(What this task involves): Filter the entries for lines with the word "routing".

[Collected data]

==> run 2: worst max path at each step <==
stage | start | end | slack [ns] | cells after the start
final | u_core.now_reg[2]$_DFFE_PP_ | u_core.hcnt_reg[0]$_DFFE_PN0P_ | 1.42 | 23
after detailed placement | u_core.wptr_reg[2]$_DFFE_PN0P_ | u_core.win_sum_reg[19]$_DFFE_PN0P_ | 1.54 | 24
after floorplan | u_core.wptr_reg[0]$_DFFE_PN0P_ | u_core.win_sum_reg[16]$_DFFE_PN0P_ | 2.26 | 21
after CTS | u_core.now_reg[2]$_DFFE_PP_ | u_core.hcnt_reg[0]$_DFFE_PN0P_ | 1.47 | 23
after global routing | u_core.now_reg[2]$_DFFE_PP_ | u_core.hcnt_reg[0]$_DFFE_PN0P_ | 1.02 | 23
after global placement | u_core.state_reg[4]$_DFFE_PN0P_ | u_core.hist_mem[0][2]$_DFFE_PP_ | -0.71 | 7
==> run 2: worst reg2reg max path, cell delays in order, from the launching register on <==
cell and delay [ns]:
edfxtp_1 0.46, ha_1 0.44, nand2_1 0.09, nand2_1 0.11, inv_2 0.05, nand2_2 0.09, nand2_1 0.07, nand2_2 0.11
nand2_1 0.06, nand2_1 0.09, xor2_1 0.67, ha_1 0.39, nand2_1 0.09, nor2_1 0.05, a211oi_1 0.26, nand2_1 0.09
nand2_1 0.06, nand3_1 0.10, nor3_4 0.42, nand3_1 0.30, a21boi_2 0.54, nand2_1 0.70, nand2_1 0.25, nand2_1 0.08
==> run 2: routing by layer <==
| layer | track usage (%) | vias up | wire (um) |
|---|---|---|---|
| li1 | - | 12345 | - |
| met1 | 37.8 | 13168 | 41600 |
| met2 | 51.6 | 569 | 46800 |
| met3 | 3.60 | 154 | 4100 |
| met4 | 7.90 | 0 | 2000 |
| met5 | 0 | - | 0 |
==> src/rtl/core/nmoe_pkg.sv <==
// ----------------------------------------------------------------------------
// nmoe_pkg
// Shared widths, constants, state and command types for the n-th multiple
// search block.
// ----------------------------------------------------------------------------
package nmoe_pkg;

    localparam int RANK_BITS    = 30;
    localparam int DIVISOR_BITS = 16;
    localparam int VALUE_BITS   = 30;

    // Search range n*min(a,b) and all quotients live in SEARCH_BITS.
    localparam int SEARCH_BITS  = RANK_BITS + DIVISOR_BITS;
    localparam int LCM_BITS     = 2 * DIVISOR_BITS;
    localparam int MOD_BITS     = 30;
    localparam int DIVR_BITS    = (LCM_BITS > MOD_BITS) ? LCM_BITS : MOD_BITS;
    localparam int CNT_BITS     = $clog2(SEARCH_BITS);

    localparam logic [MOD_BITS-1:0] RESULT_MODULUS = MOD_BITS'(1000000007);
    // 2^MOD_BITS mod RESULT_MODULUS; folds the bits above MOD_BITS back down.
    localparam logic [MOD_BITS-1:0] MOD_FOLD =
        MOD_BITS'((64'd1 << MOD_BITS) - 64'd1000000007);

    typedef enum logic [1:0] {
        DIV_GCD,
        DIV_LCM,
        DIV_SEARCH
    } div_op_t;

    typedef enum logic [2:0] {
        S_IDLE,
        S_GCD_TEST,
        S_GCD_WAIT,
        S_LCM_WAIT,
        S_SEARCH,
        S_DIV_WAIT,
        S_MOD_WAIT,
        S_FINISH
    } state_t;

    typedef struct packed {
        logic    load;
        logic    div_start;
        div_op_t div_op;
        logic    gcd_step;
        logic    search_init;
        logic    decide;
        logic    mod_init;
        logic    mod_step;
        logic    result_load;
    } cmd_t;

    typedef struct packed {
        logic invalid;
        logic gcd_y_zero;
        logic div_done;
        logic search_done;
        logic mod_done;
    } status_t;

endpackage

==> src/rtl/core/nmoe_divider.sv <==
// ----------------------------------------------------------------------------
// nmoe_divider
// Restoring divider, one quotient bit per cycle.
// ----------------------------------------------------------------------------
module nmoe_divider (
    input  logic                             clk,
    input  logic                             rst_n,
    input  logic                             start,
    input  logic [nmoe_pkg::SEARCH_BITS-1:0] dividend,
    input  logic [nmoe_pkg::DIVR_BITS-1:0]   divisor,
    output logic                             done,
    output logic [nmoe_pkg::SEARCH_BITS-1:0] quotient,
    output logic [nmoe_pkg::DIVR_BITS-1:0]   remainder
);
    import nmoe_pkg::*;

    logic                   busy_reg, busy_next;
    logic                   done_reg, done_next;
    logic [CNT_BITS-1:0]    cnt_reg, cnt_next;
    logic [SEARCH_BITS-1:0] quo_reg, quo_next;
    logic [DIVR_BITS-1:0]   rem_reg, rem_next;
    logic [DIVR_BITS-1:0]   dvs_reg, dvs_next;
    logic [DIVR_BITS:0]     rem_shift;
    logic [DIVR_BITS:0]     rem_diff;

    assign rem_shift = {rem_reg, quo_reg[SEARCH_BITS-1]};
    assign rem_diff  = rem_shift - {1'b0, dvs_reg};

    always_comb
    begin
        busy_next = busy_reg;
        done_next = 1'b0;
        cnt_next  = cnt_reg;
        quo_next  = quo_reg;
        rem_next  = rem_reg;
        dvs_next  = dvs_reg;
        if (start)
        begin
            busy_next = 1'b1;
            cnt_next  = CNT_BITS'(SEARCH_BITS - 1);
            quo_next  = dividend;
            rem_next  = '0;
            dvs_next  = divisor;
        end
        else if (busy_reg)
        begin
            // shift in next dividend bit, subtract when it fits
            if (rem_shift >= {1'b0, dvs_reg})
            begin
                rem_next = rem_diff[DIVR_BITS-1:0];
                quo_next = {quo_reg[SEARCH_BITS-2:0], 1'b1};
            end
            else
            begin
                rem_next = rem_shift[DIVR_BITS-1:0];
                quo_next = {quo_reg[SEARCH_BITS-2:0], 1'b0};
            end
            cnt_next = cnt_reg - 1'b1;
            if (cnt_reg == '0)
            begin
                busy_next = 1'b0;
                done_next = 1'b1;
            end
        end
    end

    always_ff @(posedge clk or negedge rst_n)
    begin
        if (!rst_n)
        begin
            busy_reg <= 1'b0;
            done_reg <= 1'b0;
            cnt_reg  <= '0;
        end
        else
        begin
            busy_reg <= busy_next;
            done_reg <= done_next;
            cnt_reg  <= cnt_next;
        end
    end

    always_ff @(posedge clk)
    begin
        quo_reg <= quo_next;
        rem_reg <= rem_next;
        dvs_reg <= dvs_next;
    end

    assign done      = done_reg;
    assign quotient  = quo_reg;
    assign remainder = rem_reg;

    a_start_busy: assert property (@(posedge clk) disable iff (!rst_n)
        start |=> busy_reg)
        else $error("divider not busy after start");
    a_done_idle: assert property (@(posedge clk) disable iff (!rst_n)
        done_reg |-> !busy_reg)
        else $error("divider done while busy");
    a_last_done: assert property (@(posedge clk) disable iff (!rst_n)
        (busy_reg && !start && cnt_reg == '0) |=> done_reg)
        else $error("divider missed done after last step");

endmodule

==> src/rtl/core/nmoe_datapath.sv <==
// ----------------------------------------------------------------------------
// nmoe_datapath
// Operand registers, gcd/lcm, search bounds, three dividers and result.
// ----------------------------------------------------------------------------
module nmoe_datapath (
    input  logic                              clk,
    input  logic                              rst_n,
    input  nmoe_pkg::cmd_t                    cmd,
    output nmoe_pkg::status_t                 status,
    input  logic [nmoe_pkg::RANK_BITS-1:0]    rank,
    input  logic [nmoe_pkg::DIVISOR_BITS-1:0] divisor_a,
    input  logic [nmoe_pkg::DIVISOR_BITS-1:0] divisor_b,
    output logic [nmoe_pkg::VALUE_BITS-1:0]   value_mod,
    output logic                              invalid
);
    import nmoe_pkg::*;

    logic [RANK_BITS-1:0]    n_reg;
    logic [DIVISOR_BITS-1:0] a_reg, b_reg;
    logic                    inv_reg;
    logic [DIVISOR_BITS-1:0] gx_reg, gy_reg;
    logic [LCM_BITS-1:0]     lcm_reg;
    logic [SEARCH_BITS-1:0]  lo_reg, hi_reg;
    logic [SEARCH_BITS-1:0]  mod_reg;
    logic [VALUE_BITS-1:0]   value_reg;
    logic                    invalid_reg;

    logic [SEARCH_BITS:0]    mid_sum;
    logic [SEARCH_BITS-1:0]  mid;
    logic [DIVISOR_BITS-1:0] min_ab;
    logic [SEARCH_BITS+1:0]  count;
    logic [SEARCH_BITS-1:0]  fold_prod;
    logic [SEARCH_BITS-1:0]  fold_sum;
    logic [MOD_BITS-1:0]     mod_low;
    logic [MOD_BITS-1:0]     mod_final;

    logic [SEARCH_BITS-1:0]  div_dividend [3];
    logic [DIVR_BITS-1:0]    div_divisor  [3];
    logic                    div_done     [3];
    logic [SEARCH_BITS-1:0]  div_quo      [3];
    logic [DIVR_BITS-1:0]    div_rem      [3];

    assign mid_sum = {1'b0, lo_reg} + {1'b0, hi_reg};
    assign mid     = mid_sum[SEARCH_BITS:1];
    assign min_ab  = (a_reg < b_reg) ? a_reg : b_reg;
    assign count   = {2'b00, div_quo[0]} + {2'b00, div_quo[1]} - {2'b00, div_quo[2]};

    // fold the bits above MOD_BITS back with 2^MOD_BITS mod modulus
    assign fold_prod = mod_reg[SEARCH_BITS-1:MOD_BITS] * MOD_FOLD;
    assign fold_sum  = fold_prod + SEARCH_BITS'(mod_reg[MOD_BITS-1:0]);
    assign mod_low   = mod_reg[MOD_BITS-1:0];
    assign mod_final = (mod_low >= RESULT_MODULUS) ? mod_low - RESULT_MODULUS : mod_low;

    // operand select; dividers capture operands on start
    always_comb
    begin
        div_dividend[0] = mid;
        div_divisor[0]  = DIVR_BITS'(a_reg);
        div_dividend[1] = mid;
        div_divisor[1]  = DIVR_BITS'(b_reg);
        div_dividend[2] = mid;
        div_divisor[2]  = DIVR_BITS'(lcm_reg);
        case (cmd.div_op)
            DIV_GCD:
            begin
                div_dividend[0] = SEARCH_BITS'(gx_reg);
                div_divisor[0]  = DIVR_BITS'(gy_reg);
            end
            DIV_LCM:
            begin
                div_dividend[0] = SEARCH_BITS'(a_reg);
                div_divisor[0]  = DIVR_BITS'(gx_reg);
            end
            default:
            begin
                div_dividend[0] = mid;
            end
        endcase
    end

    for (genvar i = 0; i < 3; i++)
    begin : g_div
        nmoe_divider u_div (
            .clk       (clk),
            .rst_n     (rst_n),
            .start     (cmd.div_start && (i == 0 || cmd.div_op == DIV_SEARCH)),
            .dividend  (div_dividend[i]),
            .divisor   (div_divisor[i]),
            .done      (div_done[i]),
            .quotient  (div_quo[i]),
            .remainder (div_rem[i])
        );
    end

    always_ff @(posedge clk)
    begin
        if (cmd.load)
        begin
            n_reg   <= rank;
            a_reg   <= divisor_a;
            b_reg   <= divisor_b;
            gx_reg  <= divisor_a;
            gy_reg  <= divisor_b;
            inv_reg <= (rank == '0) || (divisor_a == '0) || (divisor_b == '0);
        end
        if (cmd.gcd_step)
        begin
            gx_reg <= gy_reg;
            gy_reg <= div_rem[0][DIVISOR_BITS-1:0];
        end
        if (cmd.search_init)
        begin
            lcm_reg <= div_quo[0][DIVISOR_BITS-1:0] * b_reg;
            lo_reg  <= SEARCH_BITS'(1);
            hi_reg  <= n_reg * min_ab;
        end
        if (cmd.decide)
        begin
            if (count >= {2'b00, SEARCH_BITS'(n_reg)})
                hi_reg <= mid;
            else
                lo_reg <= mid + 1'b1;
        end
        if (cmd.mod_init)
            mod_reg <= lo_reg;
        else if (cmd.mod_step)
            mod_reg <= fold_sum;
    end

    always_ff @(posedge clk or negedge rst_n)
    begin
        if (!rst_n)
        begin
            value_reg   <= '0;
            invalid_reg <= 1'b0;
        end
        else if (cmd.result_load)
        begin
            value_reg   <= inv_reg ? '0 : mod_final;
            invalid_reg <= inv_reg;
        end
    end

    assign status.invalid     = inv_reg;
    assign status.gcd_y_zero  = (gy_reg == '0);
    assign status.div_done    = div_done[0];
    assign status.search_done = (lo_reg == hi_reg);
    assign status.mod_done    = (mod_reg[SEARCH_BITS-1:MOD_BITS] == '0);

    assign value_mod = value_reg;
    assign invalid   = invalid_reg;

endmodule

==> src/rtl/core/nmoe_control.sv <==
// ----------------------------------------------------------------------------
// nmoe_control
// Sequencer for gcd, lcm, binary search and final reduction.
// ----------------------------------------------------------------------------
module nmoe_control (
    input  logic              clk,
    input  logic              rst_n,
    input  logic              in_valid,
    output logic              in_stall,
    output logic              out_valid,
    input  logic              out_stall,
    output nmoe_pkg::cmd_t    cmd,
    input  nmoe_pkg::status_t status
);
    import nmoe_pkg::*;

    state_t state_reg, state_next;
    logic   out_valid_reg, out_valid_next;

    always_ff @(posedge clk or negedge rst_n)
    begin
        if (!rst_n)
        begin
            state_reg     <= S_IDLE;
            out_valid_reg <= 1'b0;
        end
        else
        begin
            state_reg     <= state_next;
            out_valid_reg <= out_valid_next;
        end
    end

    always_comb
    begin
        state_next     = state_reg;
        out_valid_next = out_valid_reg && out_stall;
        cmd            = '0;
        cmd.div_op     = DIV_SEARCH;
        in_stall       = 1'b1;
        case (state_reg)
            S_IDLE:
            begin
                in_stall = 1'b0;
                if (in_valid)
                begin
                    cmd.load   = 1'b1;
                    state_next = S_GCD_TEST;
                end
            end
            S_GCD_TEST:
            begin
                if (status.invalid)
                    state_next = S_FINISH;
                else if (status.gcd_y_zero)
                begin
                    cmd.div_start = 1'b1;
                    cmd.div_op    = DIV_LCM;
                    state_next    = S_LCM_WAIT;
                end
                else
                begin
                    cmd.div_start = 1'b1;
                    cmd.div_op    = DIV_GCD;
                    state_next    = S_GCD_WAIT;
                end
            end
            S_GCD_WAIT:
            begin
                if (status.div_done)
                begin
                    cmd.gcd_step = 1'b1;
                    state_next   = S_GCD_TEST;
                end
            end
            S_LCM_WAIT:
            begin
                if (status.div_done)
                begin
                    cmd.search_init = 1'b1;
                    state_next      = S_SEARCH;
                end
            end
            S_SEARCH:
            begin
                if (status.search_done)
                begin
                    cmd.mod_init = 1'b1;
                    state_next   = S_MOD_WAIT;
                end
                else
                begin
                    cmd.div_start = 1'b1;
                    state_next    = S_DIV_WAIT;
                end
            end
            S_DIV_WAIT:
            begin
                if (status.div_done)
                begin
                    cmd.decide = 1'b1;
                    state_next = S_SEARCH;
                end
            end
            S_MOD_WAIT:
            begin
                // fold until the value fits in the modulus width
                if (status.mod_done)
                    state_next = S_FINISH;
                else
                    cmd.mod_step = 1'b1;
            end
            S_FINISH:
            begin
                if (!out_valid_reg || !out_stall)
                begin
                    cmd.result_load = 1'b1;
                    out_valid_next  = 1'b1;
                    state_next      = S_IDLE;
                end
            end
            default:
            begin
                state_next = S_IDLE;
            end
        endcase
    end

    assign out_valid = out_valid_reg;

endmodule

==> src/rtl/core/nth_multiple_of_either.sv <==
// Timing: from input transfer to output valid, one divider pass per Euclid
//   step E, one for the lcm and one per search step S, then F modulo fold
//   steps; E is up to 23 for 16-bit divisors, S up to 46, F up to 8.
// Throughput: one item at a time; the next transfer is taken back in idle.
//   Zero rank or divisor skips to the result. A stalled result adds its wait.
// Reset: rst_n asynchronous, active low; clears controller and output valid.
// ----------------------------------------------------------------------------
// nth_multiple_of_either
// Returns the n-th positive integer divisible by a or b, modulo 1000000007.
// ----------------------------------------------------------------------------
module nth_multiple_of_either (
    input  logic                              clk,
    input  logic                              rst_n,
    input  logic                              in_valid,
    output logic                              in_stall,
    input  logic [nmoe_pkg::RANK_BITS-1:0]    rank,
    input  logic [nmoe_pkg::DIVISOR_BITS-1:0] divisor_a,
    input  logic [nmoe_pkg::DIVISOR_BITS-1:0] divisor_b,
    output logic                              out_valid,
    input  logic                              out_stall,
    output logic [nmoe_pkg::VALUE_BITS-1:0]   value_mod,
    output logic                              invalid
);
    import nmoe_pkg::*;

    // Flow: take a transfer in idle, run Euclid on the shared divider to
    // get gcd, divide a by gcd and multiply by b for the lcm, then bisect
    // [1, n*min(a,b)] with three dividers counting multiples in parallel.
    // Reduce the final low bound modulo 1000000007 by folding the bits
    // above 30 back with 2^30 mod 1000000007, one fold per cycle, then one
    // conditional subtract.
    // The result register frees the controller to take the next transfer
    // while a finished result still waits downstream.

    cmd_t    cmd;
    status_t status;

    nmoe_control u_control (
        .clk       (clk),
        .rst_n     (rst_n),
        .in_valid  (in_valid),
        .in_stall  (in_stall),
        .out_valid (out_valid),
        .out_stall (out_stall),
        .cmd       (cmd),
        .status    (status)
    );

    nmoe_datapath u_datapath (
        .clk       (clk),
        .rst_n     (rst_n),
        .cmd       (cmd),
        .status    (status),
        .rank      (rank),
        .divisor_a (divisor_a),
        .divisor_b (divisor_b),
        .value_mod (value_mod),
        .invalid   (invalid)
    );

endmodule

==> config.mk <==
export PLATFORM = sky130hd
export DESIGN_NAME = nth_multiple_of_either
export DESIGN_NICKNAME = d
export VERILOG_FILES = /design/src/rtl/core/nmoe_pkg.sv /design/src/rtl/core/nmoe_divider.sv /design/src/rtl/core/nmoe_datapath.sv /design/src/rtl/core/nmoe_control.sv /design/src/rtl/core/nth_multiple_of_either.sv
export SDC_FILE = /design/constraint.sdc
export NUM_CORES = 2
export LEC_CHECK = 0
export BUFFER_PORTS_ARGS = -buffer_cell sky130_fd_sc_hd__clkbuf_2
export CAP_MARGIN = 20
export CORE_UTILIZATION = 48
export CTS_CLUSTER_SIZE = 16
export DETAILED_ROUTE_END_ITERATION = 16
export PLACE_DENSITY = 0.67
export REMOVE_ABC_BUFFERS = 1
export SLEW_MARGIN = 5
export SYNTH_ARGS = -nofsm -noshare
export SYNTH_HDL_FRONTEND = slang
export SYNTH_SLANG_ARGS = --single-unit
==> constraint.sdc <==
create_clock -name clk -period 13.2 [get_ports clk]
set_clock_uncertainty 0.1 [all_clocks]
set_input_delay 0.66 -clock clk [delete_from_list [all_inputs] [get_ports clk]]
set_output_delay 0.66 -clock clk [all_outputs]
set_load 0.05 [all_outputs]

(Written response):
after global routing | u_core.now_reg[2]$_DFFE_PP_ | u_core.hcnt_reg[0]$_DFFE_PN0P_ | 1.02 | 23
==> run 2: routing by layer <==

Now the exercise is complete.